[[ THE DATA open ]]

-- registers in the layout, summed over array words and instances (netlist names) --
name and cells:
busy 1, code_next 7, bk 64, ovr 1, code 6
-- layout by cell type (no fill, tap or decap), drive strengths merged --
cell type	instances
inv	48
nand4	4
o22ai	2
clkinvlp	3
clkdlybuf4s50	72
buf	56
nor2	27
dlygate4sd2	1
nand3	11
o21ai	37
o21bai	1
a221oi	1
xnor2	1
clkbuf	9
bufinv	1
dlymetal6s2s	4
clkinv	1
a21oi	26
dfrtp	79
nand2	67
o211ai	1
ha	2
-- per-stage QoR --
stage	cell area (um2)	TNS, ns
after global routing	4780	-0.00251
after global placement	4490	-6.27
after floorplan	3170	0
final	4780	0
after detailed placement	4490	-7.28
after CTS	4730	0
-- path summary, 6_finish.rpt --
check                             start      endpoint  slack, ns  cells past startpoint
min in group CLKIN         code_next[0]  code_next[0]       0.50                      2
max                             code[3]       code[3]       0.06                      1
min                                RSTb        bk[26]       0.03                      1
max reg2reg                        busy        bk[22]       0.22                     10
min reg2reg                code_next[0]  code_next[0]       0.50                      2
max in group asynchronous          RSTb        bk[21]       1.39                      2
`config.mk`:
```
export PLATFORM = sky130hd
export DESIGN_NAME = apuf_switch_chain
export DESIGN_NICKNAME = d
export VERILOG_FILES = /design/src/rtl/apuf_switch_chain.sv
export SDC_FILE = /design/constraint.sdc
export NUM_CORES = 1
export LEC_CHECK = 0
export ABC_AREA = 0
export ABC_CLOCK_PERIOD_IN_PS = 1900
export BUFFER_PORTS_ARGS = -buffer_cell sky130_fd_sc_hd__buf_2
export CORE_UTILIZATION = 25
export DETAILED_ROUTE_END_ITERATION = 7
export HOLD_SLACK_MARGIN = 0.02
export PLACE_DENSITY = 0.41
export SLEW_MARGIN = 5
export SYNTH_ARGS = -nofsm -noshare
export SYNTH_HDL_FRONTEND = slang
export SYNTH_SLANG_ARGS = --single-unit
```
`constraint.sdc`:
```
create_clock -name clk -period 1.9 [get_ports clk]
set_clock_uncertainty 0.1 [all_clocks]
set_input_delay 0.095 -clock clk [delete_from_list [all_inputs] [get_ports clk]]
set_output_delay 0.095 -clock clk [all_outputs]
set_load 0.01 [all_outputs]
```
`src/rtl/apuf_switch_chain.sv`:
```
// Arbiter-PUF style two-rail switch chain with a pipelined token path.
// A single token is launched on rail 0 and steered through N_STAGES
// challenge-controlled switches. The exit rail becomes one response bit.
// RESP_BITS evaluations run per accepted challenge. The challenge is
// advanced by an LFSR-style step after every capture. The packed response
// is returned over a valid/ready handshake.
module apuf_switch_chain #(
    parameter int N_STAGES  = 64,
    parameter int REG_EVERY = 1,
    parameter int RESP_BITS = 8
) (
    input  logic                 clk,
    input  logic                 rst_n,
    input  logic                 chl_valid,
    output logic                 chl_ready,
    input  logic [N_STAGES-1:0]  chl_data,
    output logic                 resp_valid,
    input  logic                 resp_ready,
    output logic [RESP_BITS-1:0] resp_data,
    output logic                 resp_err,
    output logic                 busy
);

    // Number of two-rail pipeline registers along the chain.
    localparam int L  = N_STAGES / REG_EVERY;
    localparam int WW = (L > 1) ? $clog2(L) : 1;
    localparam int EW = (RESP_BITS > 1) ? $clog2(RESP_BITS) : 1;

    localparam logic [WW-1:0] WAIT_LAST = WW'(L - 1);
    localparam logic [EW-1:0] EVAL_LAST = EW'(RESP_BITS - 1);

    if (N_STAGES % REG_EVERY != 0) begin : g_bad_param
        $error("apuf_switch_chain: N_STAGES must be a multiple of REG_EVERY");
    end

    typedef enum logic [1:0] {
        S_IDLE,
        S_LAUNCH,
        S_PROP,
        S_DONE
    } state_t;

    state_t                state;
    logic [N_STAGES-1:0]   chl_q;
    logic [EW-1:0]         eval_cnt;
    logic [WW-1:0]         wait_cnt;
    logic [RESP_BITS-1:0]  resp_q;
    logic                  err_q;

    logic [L-1:0]          rail0_q;
    logic [L-1:0]          rail1_q;
    logic [L-1:0]          seg_out0;
    logic [L-1:0]          seg_out1;

    // head*[s] feeds segment s. Index 0 is the launch point.
    // head*[L] is the output of the last register, which is where the token exits.
    logic [L:0]            head0;
    logic [L:0]            head1;
    logic [1:0]            exit_rails;
    logic                  launch;

    assign launch     = (state == S_LAUNCH);
    assign head0      = {rail0_q, launch};
    assign head1      = {rail1_q, 1'b0};
    assign exit_rails = {head1[L], head0[L]};

    assign resp_data  = resp_q;
    assign resp_err   = err_q;

    // Combinational switch stages between registers: straight when sel=0, crossed when sel=1.
    always_comb begin : chain_comb
        logic r0;
        logic r1;
        // NOTE: every variable written here gets a default first, so no path can infer a latch.
        seg_out0 = '0;
        seg_out1 = '0;
        r0       = 1'b0;
        r1       = 1'b0;
        for (int i = 0; i < N_STAGES; i++) begin
            if (i % REG_EVERY == 0) begin
                r0 = head0[i / REG_EVERY];
                r1 = head1[i / REG_EVERY];
            end
            if (chl_q[i]) begin
                {r0, r1} = {r1, r0};
            end
            if (i % REG_EVERY == REG_EVERY - 1) begin
                seg_out0[i / REG_EVERY] = r0;
                seg_out1[i / REG_EVERY] = r1;
            end
        end
    end

    // Two-rail pipeline registers after every REG_EVERY-th stage.
    always_ff @(posedge clk) begin
        // NOTE: sequential state uses non-blocking assignments only, so all flops update together at the edge.
        if (!rst_n) begin
            rail0_q <= '0;
            rail1_q <= '0;
        end else begin
            rail0_q <= seg_out0;
            rail1_q <= seg_out1;
        end
    end

    // Evaluation sequencer: accept, launch, wait L cycles, capture, repeat, hand off.
    always_ff @(posedge clk) begin
        if (!rst_n) begin
            state      <= S_IDLE;
            chl_q      <= '0;
            eval_cnt   <= '0;
            wait_cnt   <= '0;
            resp_q     <= '0;
            err_q      <= 1'b0;
            chl_ready  <= 1'b1;
            resp_valid <= 1'b0;
            busy       <= 1'b0;
        end else begin
            case (state)
                S_IDLE: begin
                    if (chl_valid) begin
                        chl_q     <= chl_data;
                        eval_cnt  <= '0;
                        err_q     <= 1'b0;
                        chl_ready <= 1'b0;
                        busy      <= 1'b1;
                        state     <= S_LAUNCH;
                    end
                end
                S_LAUNCH: begin
                    wait_cnt <= '0;
                    state    <= S_PROP;
                end
                S_PROP: begin
                    if (wait_cnt == WAIT_LAST) begin
                        // The token is at the last register output in this cycle.
                        resp_q[eval_cnt] <= exit_rails[1];
                        if (exit_rails[0] == exit_rails[1]) begin
                            err_q <= 1'b1;
                        end
                        chl_q    <= {chl_q[N_STAGES-2:0], chl_q[N_STAGES-1] ^ chl_q[0]};
                        eval_cnt <= eval_cnt + 1'b1;
                        if (eval_cnt == EVAL_LAST) begin
                            resp_valid <= 1'b1;
                            state      <= S_DONE;
                        end else begin
                            state <= S_LAUNCH;
                        end
                    end else begin
                        wait_cnt <= wait_cnt + 1'b1;
                    end
                end
                S_DONE: begin
                    if (resp_ready) begin
                        resp_valid <= 1'b0;
                        chl_ready  <= 1'b1;
                        busy       <= 1'b0;
                        state      <= S_IDLE;
                    end
                end
                default: begin
                    state <= S_IDLE;
                end
            endcase
        end
    end

endmodule

```
## Yosys cells after proc, flatten, opt, wreduce, memory -nomap -nowiden

Cells that the tools add are included.

| storage, ports and cells | value |
|---|---|
| output and inout port bits | 12 |
| word-level logic and storage cells | 200 |
| register bits | 215 |
| bits of input ports | 68 |

| cells by class | value |
|---|---|
| mux-type cells | 154 |
| order comparisons | 2 |
| add/subtract/negate cells | 2 |
| reduce and logical (&&, ||, !) cells | 15 |
| bitwise operators | 2 |
| eq/ne operators | 12 |

Operators by type and width:

| operator | count |
|---|---|
| $mux 1 | 135 |
| $mux 64 | 2 |
| $pmux 64 s2 | 1 |
| $ne 2x2->1 const B | 6 |
| $pmux 6 s2 | 1 |
| $reduce_and 3->1 | 3 |
| $bwmux 8 | 1 |
| $mux 2 | 4 |
| $pmux 1 s2 | 4 |
| $pmux 2 s4 | 1 |
| $reduce_and 4->1 | 2 |
| $reduce_bool 2->1 | 4 |
| $add 6x1->6 const B | 1 |
| $eq 6x6->1 const B | 1 |
| $mux 3 | 2 |
| $mux 6 | 1 |
| $pmux 3 s2 | 1 |
| $reduce_and 2->1 | 3 |
| $eq 2x2->1 const B | 2 |
| $lt 3x4->1 const B | 1 |
| $add 3x1->3 const B | 1 |
| $demux 1 s3 | 1 |
| $eq 3x3->1 const B | 1 |
| $ge 3x1->1 const B | 1 |
| 7 further kinds | 7 |

## Depth between registers and ports, before layout

| logic depth | value |
|---|---|
| word-level depth | 5 |
| depth in mapped cells | 7 |
| depth with buffers taken out | 5 |

## Least setup slack after synthesis

No wires, ideal clock.

| path | value |
|---|---|
| path type | reg-to-reg |
| from | register wait_cnt[0] |
| to | register resp_q[1] (netlist: resp_data[1]) |
| arrival | 1599 ps |
| library setup time | 72 ps |
| clock period less this slack | 1771 ps |
| path buffers | 0 |
| stages on the path, launching flop included | 6 |
| required time | 1728 ps |
| path slack | 129 ps |
| cell sequence | dfxtp_1 ha_1 nand3_2 or3_4 nor4b_4 mux2i_1 |

| on the way | value |
|---|---|
| word-level cells in the longest chain between the ends | 2 |

Ends and longest elaborated chain:

| what | line | text |
|---|---|---|
| start: declaration | 46 | `logic [WW-1:0] wait_cnt;` |
| start signal: assignment | 150 | `wait_cnt <= wait_cnt + 1'b1;` |
| $eq 6x6->1 | 135 | `if (wait_cnt == WAIT_LAST) begin` |
| $reduce_and 2->1 (no source line) | n/a |  |
| end signal: indexed assignment | 137 | `resp_q[eval_cnt] <= exit_rails[1];` |
| end: declaration | 47 | `logic [RESP_BITS-1:0] resp_q;` |

No other way between the ends.
A chain may end at the register's enable or synchronous reset.

## Final worst setup path

| path | value |
|---|---|
| from | register wait_cnt[1] |
| to | register resp_q[1] (netlist: resp_data[1]) |

Same word-level chain as after synthesis.

==> out/qor.csv <==
metric,value,unit
layout cells sized above 1,0.209,
type of the most critical hold path,in2reg,
via count,6499,
Ys Warns,0,
Synth Flop Type,dfxtp_1,
Finish-stage setup viols,0,
most frequent cells in the layout,"dfxtp_1, nor2_1, nand2_1, mux2i_1, buf_2",
Synth Register Bits,215,
FMAX,561,MHz
antenna-violating nets left,0,
RSZ-0062 raised after global routing,true,
Routability Congestion,0.699,
"Reg clk slew, reported paths",0.06,ns
crit path capture type,flop,
total die area,35300,µm²
Synth cell types,49,
Pre-antenna DRT Iters,4,
sequential element share of the synthesized area,0.498,
"Cell Area, Synth",8650,µm²
Max Cap Viol,0,
Leak,4.24,nW
Overall Global Routing Usage,0.108,
Max Slew Vio Count,0,
Synth Area per Inst,9.79,µm²
Critical R2R Capture,resp_data[1],
clk buf depth,3,
Worst EP arrival,2.12,ns
synthesis-to-finish area growth,30.0,%
Inserted Clock Buffers,26,
pwr/cell area,991,nW/µm²
# placed instances,1378,
worst-path maximum fanout,5,
Reg2Reg Depth,5,
I/O pin count,80,
DRC viols,0,
"area leader, netlist",dfxtp_1,
Max stage delay on crit path,0.46,ns
count of final hold-check violations,0,
worst r2r src,wait_cnt[1],
PortBufs,79,
Placed Instance Area,9640,µm²
HPWL Detailed,12100,µm
Worst EP required,2.24,ns
slowest CP cell,or3_4,
status,"finished, final reports clean",
CTS Sinks,215,
antenna violations before repair,0,
GR Overflow Total,0,
area share of the largest cell type after synthesis,0.498,
fin crit period,1.78,ns
final setup TNS,0,ns
crit path launch,wait_cnt[1],
post-route insts no fill,1494,
Root Driver,clkbuf_16,
last element of the critical path,resp_data[1],
Register-to-Register Setup Slack,0.12,ns
final period utilization,0.939,
DIE HEIGHT,188,µm
Total Power,11.1,mW
Core Rows,67,
"commonest non-fill, non-tap cell in the layout",dfxtp_1,
"worst slack, placed",0.0689,ns
Async SR Flop Fraction,0,
Worst-Skew Late Latency,0.52,ns
startpoint types,flop,
crit-path cells,"ha_2, nand3_2, or3_4, nor4b_4, mux2i_1",
# diodes,0,
Layout Nets,1097,
vias in the first global route,6370,
number of synthesized flops with an enable pin,0,
die width,188,µm
final instance area,11200,µm²
Initial Util,0.256,
Mapped Cells,883,
top post-synthesis cells by area,"dfxtp_1, mux2i_1, nor2_1",
Total Wirelength,19000,µm
Final WS setup,0.117,ns
Crit Path Class,reg2reg,
CTS tree,yes,
Synthesized Nets,954,
worst-margin pin slew,0.554,ns
number of vias per cell,4.35,
total core area,33800,µm²
first-pass GRT wire length,31800,µm
WL/cell,12.7,µm
pin count of the biggest net entering global routing,63,
VDD IR-drop max,0.626,mV
htree depth,1,
Slew HR,0.630,
Iter 0 DRT Violations,178,
cell families (layout without fill, tap and decap cells):
group	count (synthesis)	in the layout	synth area share
buffers and inverters	64	227	0.0365
AOI/OAI and AO/OA	97	97	0.123
and+or+nand+nor	369	369	0.183
muxes	134	134	0.155
adders and majority gates	3	3	0.00434
xor gates and xnor gates	1	1	0.00101
DFF	215	215	0.498
synth_stat cells, types with 2 or more instances:
cell,instances
a21oi_1,13
a22oi_1,3
a311oi_1,20
a311oi_2,45
and2_1,2
and3_1,2
buf_1,4
buf_2,8
buf_4,6
buf_6,4
clkbuf_1,36
dfxtp_1,215
ha_1,3
inv_1,3
mux2i_1,134
nand2_1,142
nand2b_1,2
nand3_1,4
nand3b_1,3
nand4b_1,2
nor2_1,181
nor2_2,10
nor2b_1,7
nor3_1,3
nor4b_4,2
o21ai_0,4
o22ai_1,2
o41ai_1,2
through the flow:
step,util,hold slack (ns)
floorplan,-,0.114
global placement,0.285,0.254
detailed placement,0.285,0.251
CTS,0.332,0.231
global route,0.333,0.282
finish,0.333,0.264
worst max-delay path: cells and delay by family, from the launching register on:
| kind | cells | cell delay, ns |
|---|---|---|
| adder cells (fa/ha/maj) | 1 | 0.20 |
| AND/OR/NAND/NOR | 3 | 0.86 |
| multiplexers | 1 | 0.19 |
| flip-flops | 1 | 0.35 |
cell type report:
cell class / count / area, µm²
sequential: 215 / 4310
clock buffer: 35 / 736
timing repair buffer: 175 / 1410
tap: 448 / 561
inverter: 4 / 20.0
clock inverter: 13 / 173
fill: 3470 / 22500
multi-input combinational: 604 / 4040
where the power goes:
part | internal, mW | switching, mW | total (mW) | leakage (nW)
Combinational | 0.543 | 0.535 | 1.08 | 2.04
Clock | 3.26 | 1.92 | 5.18 | 0.452
Sequential | 4.67 | 0.217 | 4.89 | 1.75
flip-flops by register name (all words and copies together) (netlist names):
signal	flops
busy	1
chl_q	64
chl_ready	1
eval_cnt	3
rail0_q	64
rail1_q	64
resp_data	8
resp_err	1
resp_valid	1
state	2
wait_cnt	6
timing repair:
action	CTS	global route
setup endpoints to repair	0	18
endpoints found under the hold margin	72	0
setup buffers	0	0
hold buffers	68	0
gates resized for setup	0	3
how the worst min path moves through the flow:
| stage | start | endpoint | slack [ns] | cells after the start |
|---|---|---|---|---|
| 2_1_floorplan | resp_ready | resp_valid | 0.11 | 1 |
| 3_3_place_gp | resp_ready | resp_valid | 0.25 | 2 |
| 3_5_place_dp | resp_ready | resp_valid | 0.25 | 2 |
| 4_1_cts | resp_ready | resp_valid | 0.23 | 3 |
| 5_1_grt | resp_ready | resp_valid | 0.28 | 3 |
| 6_report | resp_ready | resp_valid | 0.26 | 3 |
layer usage:
metal | wire length (µm) | vias to the layer above | track usage
met4 | 427 | 0 | 0.0278
met1 | 9560 | 3047 | 0.146
met3 | 574 | 28 | 0.0182
li1 | - | 3341 | -
met5 | 0 | - | 0
met2 | 8440 | 83 | 0.176
Note: power is estimated with default switching activity, not from simulation.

[[ THE DATA closed ]]

Each line in the listing above from the one containing "Leak,4.24,nW" through the one containing "Max stage delay on crit path,0.46,ns" should be repeated exactly, and no other line.

Leak,4.24,nW
Overall Global Routing Usage,0.108,
Max Slew Vio Count,0,
Synth Area per Inst,9.79,µm²
Critical R2R Capture,resp_data[1],
clk buf depth,3,
Worst EP arrival,2.12,ns
synthesis-to-finish area growth,30.0,%
Inserted Clock Buffers,26,
pwr/cell area,991,nW/µm²
# placed instances,1378,
worst-path maximum fanout,5,
Reg2Reg Depth,5,
I/O pin count,80,
DRC viols,0,
"area leader, netlist",dfxtp_1,
Max stage delay on crit path,0.46,ns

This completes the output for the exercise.